Eu própria dei por mim a assistir à discussão do Orçamento de Estado enquanto fazia scroll no telemóvel e só o pus de lado quando o deputado Filipe Melo mandou uma deputada do PS para a terra dela. Há quem tenha dito que foi uma tirada do mais racista que há, mas tendo a deputada Eva Cruzeiro nascido em Portugal e crescido no Seixal, é possível que o deputado do Chega tenha querido chamar à atenção para o problema que é trabalhar no centro de Lisboa e residir na Margem Sul do Tejo com a qualidade de transportes que temos.

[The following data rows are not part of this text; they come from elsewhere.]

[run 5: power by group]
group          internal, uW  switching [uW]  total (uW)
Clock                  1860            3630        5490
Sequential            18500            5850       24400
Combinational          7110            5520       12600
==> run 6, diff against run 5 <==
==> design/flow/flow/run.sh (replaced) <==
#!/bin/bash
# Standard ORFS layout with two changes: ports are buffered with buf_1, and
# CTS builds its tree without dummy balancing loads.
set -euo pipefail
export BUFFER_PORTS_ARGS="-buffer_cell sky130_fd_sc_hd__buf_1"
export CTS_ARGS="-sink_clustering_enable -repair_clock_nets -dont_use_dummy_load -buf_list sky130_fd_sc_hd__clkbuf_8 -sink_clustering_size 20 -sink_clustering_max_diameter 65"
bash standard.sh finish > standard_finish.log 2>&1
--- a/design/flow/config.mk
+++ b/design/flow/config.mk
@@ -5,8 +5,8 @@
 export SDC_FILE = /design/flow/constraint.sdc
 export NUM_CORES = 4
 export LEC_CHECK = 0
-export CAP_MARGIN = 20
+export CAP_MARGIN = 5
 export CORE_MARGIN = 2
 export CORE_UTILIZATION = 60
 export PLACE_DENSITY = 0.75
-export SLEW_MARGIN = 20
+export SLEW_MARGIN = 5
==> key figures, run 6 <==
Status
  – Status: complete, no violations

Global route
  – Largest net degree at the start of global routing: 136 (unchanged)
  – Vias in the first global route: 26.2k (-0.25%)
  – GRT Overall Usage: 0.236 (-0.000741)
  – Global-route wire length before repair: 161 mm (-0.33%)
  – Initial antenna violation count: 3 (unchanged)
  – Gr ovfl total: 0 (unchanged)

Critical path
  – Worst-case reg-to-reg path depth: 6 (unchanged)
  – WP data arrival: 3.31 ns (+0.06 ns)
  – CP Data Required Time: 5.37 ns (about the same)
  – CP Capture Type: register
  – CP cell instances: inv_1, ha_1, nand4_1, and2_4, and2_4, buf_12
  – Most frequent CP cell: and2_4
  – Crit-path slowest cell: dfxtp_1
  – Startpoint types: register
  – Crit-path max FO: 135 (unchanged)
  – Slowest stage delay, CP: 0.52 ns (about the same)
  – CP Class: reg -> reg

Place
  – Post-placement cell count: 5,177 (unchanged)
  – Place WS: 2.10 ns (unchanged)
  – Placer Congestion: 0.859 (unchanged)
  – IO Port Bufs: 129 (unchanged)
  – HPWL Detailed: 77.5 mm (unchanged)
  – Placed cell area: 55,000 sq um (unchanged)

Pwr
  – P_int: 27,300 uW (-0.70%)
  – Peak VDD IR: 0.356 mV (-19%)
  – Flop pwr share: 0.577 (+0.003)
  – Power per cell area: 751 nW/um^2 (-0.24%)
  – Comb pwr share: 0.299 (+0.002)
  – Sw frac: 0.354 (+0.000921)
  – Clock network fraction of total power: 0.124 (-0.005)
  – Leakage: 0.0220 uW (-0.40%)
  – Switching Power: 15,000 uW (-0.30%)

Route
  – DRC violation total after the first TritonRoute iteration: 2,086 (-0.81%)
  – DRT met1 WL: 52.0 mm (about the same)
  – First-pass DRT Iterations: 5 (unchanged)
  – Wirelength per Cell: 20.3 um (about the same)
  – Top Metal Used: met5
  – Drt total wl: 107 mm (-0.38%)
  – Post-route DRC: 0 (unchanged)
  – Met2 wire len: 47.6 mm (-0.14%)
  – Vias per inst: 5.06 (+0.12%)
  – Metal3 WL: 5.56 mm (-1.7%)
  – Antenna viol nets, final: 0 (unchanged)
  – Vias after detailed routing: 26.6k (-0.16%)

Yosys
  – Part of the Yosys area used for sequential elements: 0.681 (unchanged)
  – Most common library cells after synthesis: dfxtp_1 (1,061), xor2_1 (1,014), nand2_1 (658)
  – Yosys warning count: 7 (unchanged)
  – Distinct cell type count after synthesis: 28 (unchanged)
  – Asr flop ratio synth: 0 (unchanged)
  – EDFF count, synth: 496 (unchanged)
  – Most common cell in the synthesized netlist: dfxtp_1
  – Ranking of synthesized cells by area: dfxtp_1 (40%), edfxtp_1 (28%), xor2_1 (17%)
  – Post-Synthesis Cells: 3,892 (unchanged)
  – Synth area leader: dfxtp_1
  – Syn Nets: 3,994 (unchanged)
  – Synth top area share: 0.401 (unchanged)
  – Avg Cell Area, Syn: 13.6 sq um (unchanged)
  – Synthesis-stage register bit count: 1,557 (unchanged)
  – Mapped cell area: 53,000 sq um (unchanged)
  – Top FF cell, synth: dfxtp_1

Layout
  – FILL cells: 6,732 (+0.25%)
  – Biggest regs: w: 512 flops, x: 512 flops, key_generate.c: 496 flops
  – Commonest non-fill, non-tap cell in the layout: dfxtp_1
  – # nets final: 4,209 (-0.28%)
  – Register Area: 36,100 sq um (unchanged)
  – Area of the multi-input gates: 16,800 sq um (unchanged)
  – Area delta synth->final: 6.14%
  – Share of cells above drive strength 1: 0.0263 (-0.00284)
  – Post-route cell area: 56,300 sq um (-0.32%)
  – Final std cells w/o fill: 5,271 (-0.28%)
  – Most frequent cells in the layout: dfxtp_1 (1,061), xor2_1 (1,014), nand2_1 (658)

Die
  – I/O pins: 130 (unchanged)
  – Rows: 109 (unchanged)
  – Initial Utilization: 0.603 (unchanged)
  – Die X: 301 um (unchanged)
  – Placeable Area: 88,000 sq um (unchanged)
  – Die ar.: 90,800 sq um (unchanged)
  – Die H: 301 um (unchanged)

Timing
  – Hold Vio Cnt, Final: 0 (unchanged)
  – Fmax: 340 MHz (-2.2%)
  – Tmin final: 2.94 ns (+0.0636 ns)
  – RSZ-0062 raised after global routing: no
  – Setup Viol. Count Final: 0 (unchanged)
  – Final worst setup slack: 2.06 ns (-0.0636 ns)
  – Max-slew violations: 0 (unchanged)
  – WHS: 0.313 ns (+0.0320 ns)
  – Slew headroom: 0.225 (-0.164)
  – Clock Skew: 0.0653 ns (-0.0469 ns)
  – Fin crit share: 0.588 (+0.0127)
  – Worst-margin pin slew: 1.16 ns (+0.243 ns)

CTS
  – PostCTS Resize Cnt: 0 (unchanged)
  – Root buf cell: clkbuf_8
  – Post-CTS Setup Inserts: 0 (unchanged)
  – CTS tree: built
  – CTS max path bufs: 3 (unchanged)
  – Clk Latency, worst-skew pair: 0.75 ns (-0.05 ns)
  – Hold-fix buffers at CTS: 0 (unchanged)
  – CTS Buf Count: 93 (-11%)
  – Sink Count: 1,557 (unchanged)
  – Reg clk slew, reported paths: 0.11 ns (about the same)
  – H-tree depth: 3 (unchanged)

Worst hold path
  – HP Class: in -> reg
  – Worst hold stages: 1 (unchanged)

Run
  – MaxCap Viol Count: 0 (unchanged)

Mas temos todos de saber que, esta semana, o Governo se passou da cabeça. Na quarta-feira, propuseram aumentar o subsídio de refeição da Função Pública em 10 cêntimos por ano, a partir de 2027! E não é tudo. Em 2029, esperam que esse valor atinja a marca dos 6,30€! Não é espetacular? 10 cêntimos! Eu, porém, recomendo cautela. É que 10 cêntimos, pode levar a que os funcionários públicos não saibam o que fazer com tanto dinheiro e o comecem a estoirar à maluca. Atenção, estes trabalhadores precisam de alguém que os ajude a manusear esta fortuna. Ou querem que acabem como o Fábio Paim, que não teve cabeça e que por isso está hoje a fazer vídeos para o Only Fans? Alguém quer ver a dona Emília da secretaria a vender fotos de pés na internet porque geriu mal o seu subsídio de refeição? Temos de pensar nisto, até porque 2027 está já aí. 10 cêntimos! Se eu tivesse má vontade, diria que qualquer português consegue ser mais generoso quando alguém vem bater ao vidro do carro para pedir para a sopinha.

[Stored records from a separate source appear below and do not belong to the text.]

Context: an optimization exercise on an open-source flow, tuned for small area. The choices shown serve that exercise and are no tape-out recipe.
In this exercise RTL edits were held to simulation tests only and were not proved equivalent to the original.

===== flow/config.mk =====
export PLATFORM = sky130hd
export DESIGN_NAME = Cordic
export DESIGN_NICKNAME = Cordic
export VERILOG_FILES = /design/flow/design.v
export SDC_FILE = /design/flow/constraint.sdc
export NUM_CORES = 4
export LEC_CHECK = 0
export CAP_MARGIN = 0
export CORE_MARGIN = 2
export CORE_UTILIZATION = 70
export PLACE_DENSITY = 0.75
export SLEW_MARGIN = 0
export SYNTH_HIERARCHICAL = 1

===== flow/constraint.sdc =====
create_clock -name core_clock -period 7.0 [get_ports {clk}]
set_input_delay 1.4000 -clock core_clock [delete_from_list [all_inputs] [get_ports {clk}]]
set_output_delay 1.4000 -clock core_clock [all_outputs]
set_load 0.01 [all_outputs]

===== flow/design.v =====
module cordic_fa(input a, input b, input c, output s, output co);
   assign s = a ^ b ^ c;
   assign co = (a & b) | (a & c) | (b & c);
endmodule
module cordic_ha(input a, input b, output s, output co);
   assign s = a ^ b;
   assign co = a & b;
endmodule
module cordic_xor(input a, input b, output y);
   assign y = a ^ b;
endmodule
module cordic_xnor(input a, input b, output y);
   assign y = ~(a ^ b);
endmodule
module cordic_or(input a, input b, output y);
   assign y = a | b;
endmodule
module cordic_rca #(parameter N = 16) (input [N-1:0] a, input [N-1:0] b, input ci, output [N-1:0] s);
   wire [N:0] c;
   wire t;
   assign c[0] = ci;
   genvar k;
   generate for (k = 0; k < N - 1; k = k + 1) begin : gb
      cordic_fa u (.a(a[k]), .b(b[k]), .c(c[k]), .s(s[k]), .co(c[k+1]));
   end endgenerate
   cordic_xor xt (.a(a[N-1]), .b(b[N-1]), .y(t));
   cordic_xor xs (.a(t), .b(c[N-1]), .y(s[N-1]));
endmodule
module cordic_zstep #(parameter N = 14, parameter [15:0] A = 16'h0, parameter L = 0)
                     (input [N-1:0] z, input neg, output [N-1:0] zn);
   localparam [15:0] NA = ~A + 16'd1;
   wire [N:0] c;
   genvar k;
   generate
      if (L > 0) begin : lo
         assign zn[L-1:0] = z[L-1:0];
      end
      assign zn[L] = ~z[L];
      assign c[L+1] = z[L];
      for (k = L + 1; k < N; k = k + 1) begin : gb
         if (k == N - 1) begin : top
            assign zn[k] = z[k] ^ c[k] ^ (A[k] == NA[k] ? A[k] : (A[k] ? neg : ~neg));
         end else if (A[k] == 1'b0 && NA[k] == 1'b0) begin : h0
            cordic_ha u (.a(z[k]), .b(c[k]), .s(zn[k]), .co(c[k+1]));
         end else if (A[k] == 1'b1 && NA[k] == 1'b1) begin : h1
            cordic_fa u (.a(z[k]), .b(1'b1), .c(c[k]), .s(zn[k]), .co(c[k+1]));
         end else if (A[k] == 1'b1) begin : fp
            cordic_fa u (.a(z[k]), .b(neg), .c(c[k]), .s(zn[k]), .co(c[k+1]));
         end else begin : fn
            cordic_fa u (.a(z[k]), .b(~neg), .c(c[k]), .s(zn[k]), .co(c[k+1]));
         end
      end
   endgenerate
endmodule
module cordic_zsign #(parameter N = 11, parameter [15:0] P = 16'h0, parameter [15:0] M = 16'h0)
                     (input [N-1:0] z, input neg, output s);
   reg c;
   reg b;
   integer k;
   always @* begin
      c = 1'b0;
      for (k = 0; k < N - 1; k = k + 1) begin
         if (P[k] == M[k]) b = P[k];
         else b = P[k] ? neg : ~neg;
         c = (z[k] & b) | (z[k] & c) | (b & c);
      end
      if (P[N-1] == M[N-1]) b = P[N-1];
      else b = P[N-1] ? neg : ~neg;
   end
   assign s = z[N-1] ^ b ^ c;
endmodule
module cordic_maj(input a, input b, input c, output y);
   assign y = (a & b) | (a & c) | (b & c);
endmodule
module cordic_scale(input [15:0] v, output [15:0] o);
   wire [15:0] u = {~v[15], v[14:0]};
   wire [15:0] w = {v[15], ~v[14:0]};
   wire s1, c2; cordic_fa f2 (.a(u[0]), .b(u[2]), .c(w[5]), .s(s1), .co(c2));
   wire s3, c4; cordic_fa f4 (.a(u[1]), .b(u[3]), .c(w[6]), .s(s3), .co(c4));
   wire s5, c6; cordic_fa f6 (.a(u[2]), .b(u[4]), .c(w[7]), .s(s5), .co(c6));
   wire s7, c8; cordic_ha h8 (.a(u[10]), .b(u[12]), .s(s7), .co(c8));
   wire s9, c10; cordic_fa f10 (.a(u[3]), .b(u[5]), .c(w[8]), .s(s9), .co(c10));
   wire s11, c12; cordic_ha h12 (.a(u[11]), .b(u[13]), .s(s11), .co(c12));
   wire s13, c14; cordic_fa f14 (.a(u[4]), .b(u[6]), .c(w[9]), .s(s13), .co(c14));
   wire s15, c16; cordic_fa f16 (.a(w[0]), .b(u[3]), .c(u[5]), .s(s15), .co(c16));
   wire s17, c18; cordic_fa f18 (.a(w[1]), .b(u[4]), .c(u[6]), .s(s17), .co(c18));
   wire s19, c20; cordic_fa f20 (.a(w[2]), .b(u[5]), .c(u[7]), .s(s19), .co(c20));
   wire s21, c22; cordic_fa f22 (.a(u[0]), .b(w[3]), .c(u[6]), .s(s21), .co(c22));
   wire s23, c24; cordic_ha h24 (.a(u[8]), .b(u[9]), .s(s23), .co(c24));
   wire s25, c26; cordic_fa f26 (.a(u[1]), .b(w[4]), .c(u[7]), .s(s25), .co(c26));
   wire s27, c28; cordic_fa f28 (.a(u[9]), .b(u[10]), .c(w[12]), .s(s27), .co(c28));
   wire s29, c30; cordic_fa f30 (.a(u[8]), .b(u[10]), .c(u[11]), .s(s29), .co(c30));
   wire s31, c32; cordic_xnor f32 (.a(w[13]), .b(s1), .y(s31)); cordic_or o32 (.a(w[13]), .b(s1), .y(c32));
   wire s33, c34; cordic_fa f34 (.a(u[9]), .b(u[11]), .c(u[12]), .s(s33), .co(c34));
   wire s35, c36; cordic_fa f36 (.a(w[14]), .b(s3), .c(c2), .s(s35), .co(c36));
   wire s37, c38; cordic_xnor f38 (.a(u[13]), .b(w[15]), .y(s37)); cordic_or o38 (.a(u[13]), .b(w[15]), .y(c38));
   wire s39, c40; cordic_fa f40 (.a(s5), .b(s7), .c(c4), .s(s39), .co(c40));
   wire s41, c42; cordic_xnor f42 (.a(u[14]), .b(s9), .y(s41)); cordic_or o42 (.a(u[14]), .b(s9), .y(c42));
   wire s43, c44; cordic_fa f44 (.a(s11), .b(c6), .c(c8), .s(s43), .co(c44));
   wire s45, c46; cordic_fa f46 (.a(u[12]), .b(u[14]), .c(u[15]), .s(s45), .co(c46));
   wire s47, c48; cordic_fa f48 (.a(s13), .b(c10), .c(c12), .s(s47), .co(c48));
   wire s49, c50; cordic_fa f50 (.a(u[5]), .b(u[7]), .c(w[10]), .s(s49), .co(c50));
   wire s51, c52; cordic_fa f52 (.a(u[13]), .b(u[15]), .c(c14), .s(s51), .co(c52));
   wire s53, c54; cordic_fa f54 (.a(u[6]), .b(u[8]), .c(w[11]), .s(s53), .co(c54));
   wire s55; assign s55 = ~u[14];
   wire s57, c58; cordic_fa f58 (.a(u[7]), .b(u[9]), .c(w[12]), .s(s57), .co(c58));
   wire s59, c60; cordic_ha h60 (.a(u[8]), .b(u[10]), .s(s59), .co(c60));
   wire s61, c62; cordic_ha h62 (.a(u[9]), .b(u[11]), .s(s61), .co(c62));
   wire s63, c64; cordic_ha h64 (.a(u[0]), .b(u[2]), .s(s63), .co(c64));
   wire s65, c66; cordic_fa f66 (.a(u[1]), .b(u[3]), .c(u[4]), .s(s65), .co(c66));
   wire s67, c68; cordic_fa f68 (.a(u[2]), .b(u[4]), .c(u[5]), .s(s67), .co(c68));
   wire s69, c70; cordic_xnor f70 (.a(u[6]), .b(w[8]), .y(s69)); cordic_or o70 (.a(u[6]), .b(w[8]), .y(c70));
   wire s71, c72; cordic_fa f72 (.a(u[7]), .b(w[9]), .c(s17), .s(s71), .co(c72));
   wire s73, c74; cordic_fa f74 (.a(u[8]), .b(w[10]), .c(s19), .s(s73), .co(c74));
   wire s75, c76; cordic_fa f76 (.a(w[11]), .b(s21), .c(s23), .s(s75), .co(c76));
   wire s77, c78; cordic_fa f78 (.a(s25), .b(s27), .c(c22), .s(s77), .co(c78));
   wire s79, c80; cordic_fa f80 (.a(s29), .b(s31), .c(c26), .s(s79), .co(c80));
   wire s81, c82; cordic_fa f82 (.a(s33), .b(s35), .c(c30), .s(s81), .co(c82));
   wire s83, c84; cordic_fa f84 (.a(s37), .b(s39), .c(c34), .s(s83), .co(c84));
   wire s85, c86; cordic_fa f86 (.a(s41), .b(s43), .c(c38), .s(s85), .co(c86));
   wire s87, c88; cordic_fa f88 (.a(s45), .b(s47), .c(c42), .s(s87), .co(c88));
   wire s89, c90; cordic_fa f90 (.a(s49), .b(s51), .c(c46), .s(s89), .co(c90));
   wire s91, c92; cordic_fa f92 (.a(s53), .b(s55), .c(c50), .s(s91), .co(c92));
   wire s93, c94; cordic_fa f94 (.a(u[15]), .b(s57), .c(c54), .s(s93), .co(c94));
   wire s95, c96; cordic_xnor f96 (.a(w[13]), .b(s59), .y(s95)); cordic_or o96 (.a(w[13]), .b(s59), .y(c96));
   wire s97, c98; cordic_xnor f98 (.a(w[14]), .b(s61), .y(s97)); cordic_or o98 (.a(w[14]), .b(s61), .y(c98));
   wire s99, c100; cordic_fa f100 (.a(u[10]), .b(u[12]), .c(w[15]), .s(s99), .co(c100));
   wire s101, c102; cordic_ha h102 (.a(u[11]), .b(u[13]), .s(s101), .co(c102));
   wire s103, c104; cordic_ha h104 (.a(u[12]), .b(u[14]), .s(s103), .co(c104));
   wire s105, c106; cordic_ha h106 (.a(u[0]), .b(u[1]), .s(s105), .co(c106));
   wire s107, c108; cordic_fa f108 (.a(u[1]), .b(u[2]), .c(w[4]), .s(s107), .co(c108));
   wire s109, c110; cordic_fa f110 (.a(u[3]), .b(w[5]), .c(s63), .s(s109), .co(c110));
   wire s111, c112; cordic_fa f112 (.a(w[6]), .b(s65), .c(c64), .s(s111), .co(c112));
   wire s113, c114; cordic_fa f114 (.a(w[7]), .b(s67), .c(c66), .s(s113), .co(c114));
   wire s115, c116; cordic_fa f116 (.a(s15), .b(s69), .c(c68), .s(s115), .co(c116));
   wire s117, c118; cordic_fa f118 (.a(c16), .b(s71), .c(c70), .s(s117), .co(c118));
   wire s119, c120; cordic_fa f120 (.a(c18), .b(s73), .c(c72), .s(s119), .co(c120));
   wire s121, c122; cordic_fa f122 (.a(c20), .b(s75), .c(c74), .s(s121), .co(c122));
   wire s123, c124; cordic_fa f124 (.a(c24), .b(s77), .c(c76), .s(s123), .co(c124));
   wire s125, c126; cordic_fa f126 (.a(c28), .b(s79), .c(c78), .s(s125), .co(c126));
   wire s127, c128; cordic_fa f128 (.a(c32), .b(s81), .c(c80), .s(s127), .co(c128));
   wire s129, c130; cordic_fa f130 (.a(c36), .b(s83), .c(c82), .s(s129), .co(c130));
   wire s131, c132; cordic_fa f132 (.a(c40), .b(s85), .c(c84), .s(s131), .co(c132));
   wire s133, c134; cordic_fa f134 (.a(c44), .b(s87), .c(c86), .s(s133), .co(c134));
   wire s135, c136; cordic_fa f136 (.a(c48), .b(s89), .c(c88), .s(s135), .co(c136));
   wire s137, c138; cordic_fa f138 (.a(c52), .b(s91), .c(c90), .s(s137), .co(c138));
   wire s139, c140; cordic_fa f140 (.a(u[14]), .b(s93), .c(c92), .s(s139), .co(c140));
   wire s141, c142; cordic_fa f142 (.a(c58), .b(s95), .c(c94), .s(s141), .co(c142));
   wire s143, c144; cordic_fa f144 (.a(c60), .b(s97), .c(c96), .s(s143), .co(c144));
   wire s145, c146; cordic_fa f146 (.a(c62), .b(s99), .c(c98), .s(s145), .co(c146));
   wire s147, c148; cordic_xnor f148 (.a(s101), .b(c100), .y(s147)); cordic_or o148 (.a(s101), .b(c100), .y(c148));
   wire s149, c150; cordic_xnor f150 (.a(s103), .b(c102), .y(s149)); cordic_or o150 (.a(s103), .b(c102), .y(c150));
   wire s151, c152; cordic_fa f152 (.a(u[13]), .b(u[15]), .c(c104), .s(s151), .co(c152));
   wire s153; assign s153 = ~u[14];
   wire g168 = u[0] & w[2];
   wire p169 = u[0] | w[2];
   wire g170 = w[3] & s105;
   wire p171 = w[3] | s105;
   wire g172 = s107 & c106;
   wire p173 = s107 | c106;
   wire g174 = s109 & c108;
   wire p175 = s109 | c108;
   wire g176 = s111 & c110;
   wire p177 = s111 | c110;
   wire g178 = s113 & c112;
   wire p179 = s113 | c112;
   wire g180 = s115 & c114;
   wire p181 = s115 | c114;
   wire g182 = s117 & c116;
   wire p183 = s117 | c116;
   wire g184 = s119 & c118;
   wire p185 = s119 | c118;
   wire g186 = s121 & c120;
   wire p187 = s121 | c120;
   wire g188 = s123 & c122;
   wire p189 = s123 | c122;
   wire g190 = s125 & c124;
   wire p191 = s125 | c124;
   wire g192 = 1'b0 | (w[1] & w[0]);
   wire p193 = w[1] & 1'b1;
   wire g194 = g170 | (p171 & g168);
   wire p195 = p171 & p169;
   wire g196 = g194 | (p195 & g192);
   wire p197 = p195 & p193;
   wire g198 = g174 | (p175 & g172);
   wire p199 = p175 & p173;
   wire g200 = g176 | (p177 & g198);
   wire p201 = p177 & p199;
   wire g202 = g200 | (p201 & g196);
   wire p203 = p201 & p197;
   wire g204 = g180 | (p181 & g178);
   wire p205 = p181 & p179;
   wire g206 = g184 | (p185 & g182);
   wire p207 = p185 & p183;
   wire g208 = g206 | (p207 & g204);
   wire p209 = p207 & p205;
   wire g210 = g188 | (p189 & g186);
   wire p211 = p189 & p187;
   wire g212 = g190 | (p191 & g210);
   wire p213 = p191 & p211;
   wire g214 = g212 | (p213 & g208);
   wire p215 = p213 & p209;
   wire g216 = g214 | (p215 & g202);
   wire p217 = p215 & p203;
   wire t218, r219; cordic_fa g219 (.a(s127), .b(c126), .c(g216), .s(t218), .co(r219));
   wire t220, r221; cordic_fa g221 (.a(s129), .b(c128), .c(r219), .s(t220), .co(r221));
   wire t222, r223; cordic_fa g223 (.a(s131), .b(c130), .c(r221), .s(t222), .co(r223));
   wire t224, r225; cordic_fa g225 (.a(s133), .b(c132), .c(r223), .s(t224), .co(r225));
   wire t226, r227; cordic_fa g227 (.a(s135), .b(c134), .c(r225), .s(t226), .co(r227));
   wire t228, r229; cordic_fa g229 (.a(s137), .b(c136), .c(r227), .s(t228), .co(r229));
   wire t230, r231; cordic_fa g231 (.a(s139), .b(c138), .c(r229), .s(t230), .co(r231));
   wire t232, r233; cordic_fa g233 (.a(s141), .b(c140), .c(r231), .s(t232), .co(r233));
   wire t234, r235; cordic_fa g235 (.a(s143), .b(c142), .c(r233), .s(t234), .co(r235));
   wire t236, r237; cordic_fa g237 (.a(s145), .b(c144), .c(r235), .s(t236), .co(r237));
   wire t238, r239; cordic_fa g239 (.a(s147), .b(c146), .c(r237), .s(t238), .co(r239));
   wire t240, r241; cordic_fa g241 (.a(s149), .b(c148), .c(r239), .s(t240), .co(r241));
   wire t242, r243; cordic_fa g243 (.a(s151), .b(c150), .c(r241), .s(t242), .co(r243));
   wire t244, r245; cordic_fa g245 (.a(s153), .b(c152), .c(r243), .s(t244), .co(r245));
   wire t246, r247; cordic_fa g247 (.a(u[15]), .b(u[14]), .c(r245), .s(t246), .co(r247));
   wire t248 = ~r247;
   wire t249, r250; cordic_ha g250 (.a(s143), .b(c142), .s(t249), .co(r250));
   wire t251, r252; cordic_fa g252 (.a(s145), .b(c144), .c(r250), .s(t251), .co(r252));
   wire t253, r254; cordic_fa g254 (.a(s147), .b(c146), .c(r252), .s(t253), .co(r254));
   wire t255, r256; cordic_fa g256 (.a(s149), .b(c148), .c(r254), .s(t255), .co(r256));
   wire t257, r258; cordic_fa g258 (.a(s151), .b(c150), .c(r256), .s(t257), .co(r258));
   wire t259, r260; cordic_fa g260 (.a(s153), .b(c152), .c(r258), .s(t259), .co(r260));
   wire t261, r262; cordic_fa g262 (.a(u[15]), .b(u[14]), .c(r260), .s(t261), .co(r262));
   wire t263 = ~r262;
   wire t264, r265; cordic_xnor g265 (.a(s143), .b(c142), .y(t264)); cordic_or o265 (.a(s143), .b(c142), .y(r265));
   wire t266, r267; cordic_fa g267 (.a(s145), .b(c144), .c(r265), .s(t266), .co(r267));
   wire t268, r269; cordic_fa g269 (.a(s147), .b(c146), .c(r267), .s(t268), .co(r269));
   wire t270, r271; cordic_fa g271 (.a(s149), .b(c148), .c(r269), .s(t270), .co(r271));
   wire t272, r273; cordic_fa g273 (.a(s151), .b(c150), .c(r271), .s(t272), .co(r273));
   wire t274, r275; cordic_fa g275 (.a(s153), .b(c152), .c(r273), .s(t274), .co(r275));
   wire t276, r277; cordic_fa g277 (.a(u[15]), .b(u[14]), .c(r275), .s(t276), .co(r277));
   wire t278 = ~r277;
   wire q279 = r233 ? r277 : r262;
   assign o = {(r233 ? t278 : t263), (r233 ? t276 : t261), (r233 ? t274 : t259), (r233 ? t272 : t257), (r233 ? t270 : t255), (r233 ? t268 : t253), (r233 ? t266 : t251), (r233 ? t264 : t249), t232, t230, t228, t226, t224, t222, t220, t218};
endmodule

Ora, eu gostaria de ajudar a Função Pública a investir estes 10 cêntimos, mas bastou-me ir a um supermercado ou consultar uma tabela de preços num restaurante para perceber que é mais fácil dizer no que é que não podem gastar o aumento. Informo que não há qualquer pão que possam comprar, visto que o mais barato é o cacetinho, e se é a 20 cêntimos a unidade hoje, imaginem quanto será com a inflação em 2027. Água também não dá, porque a garrafinhas mais em conta são a 23 cêntimos. A menos que queiram fazer um plano de prestações para comprar uma Penacova. Pode ser este o caminho do futuro, atenção. Café está fora de questão, não só pelo preço, mas também porque com estes anúncios do Governo já estão nervosos e acelerados o suficiente.
Portanto, artigos para comer não dá, para beber também não, mas não desanimem porque na mercearia aqui ao pé de minha casa, se levarem cinco pastilhas Gorila, e não interessa o sabor, o senhor faz a 10 cêntimos cada uma. É perfeito. Mastigam, ficam com um saborzinho na boca e o estômago fica com a ideia de que comeu qualquer coisa. É como o airGuitar mas com comida. E depois como também não comem nem bebem muito, não têm tanta necessidade de se levantarem para perder tempo a fazer necessidades.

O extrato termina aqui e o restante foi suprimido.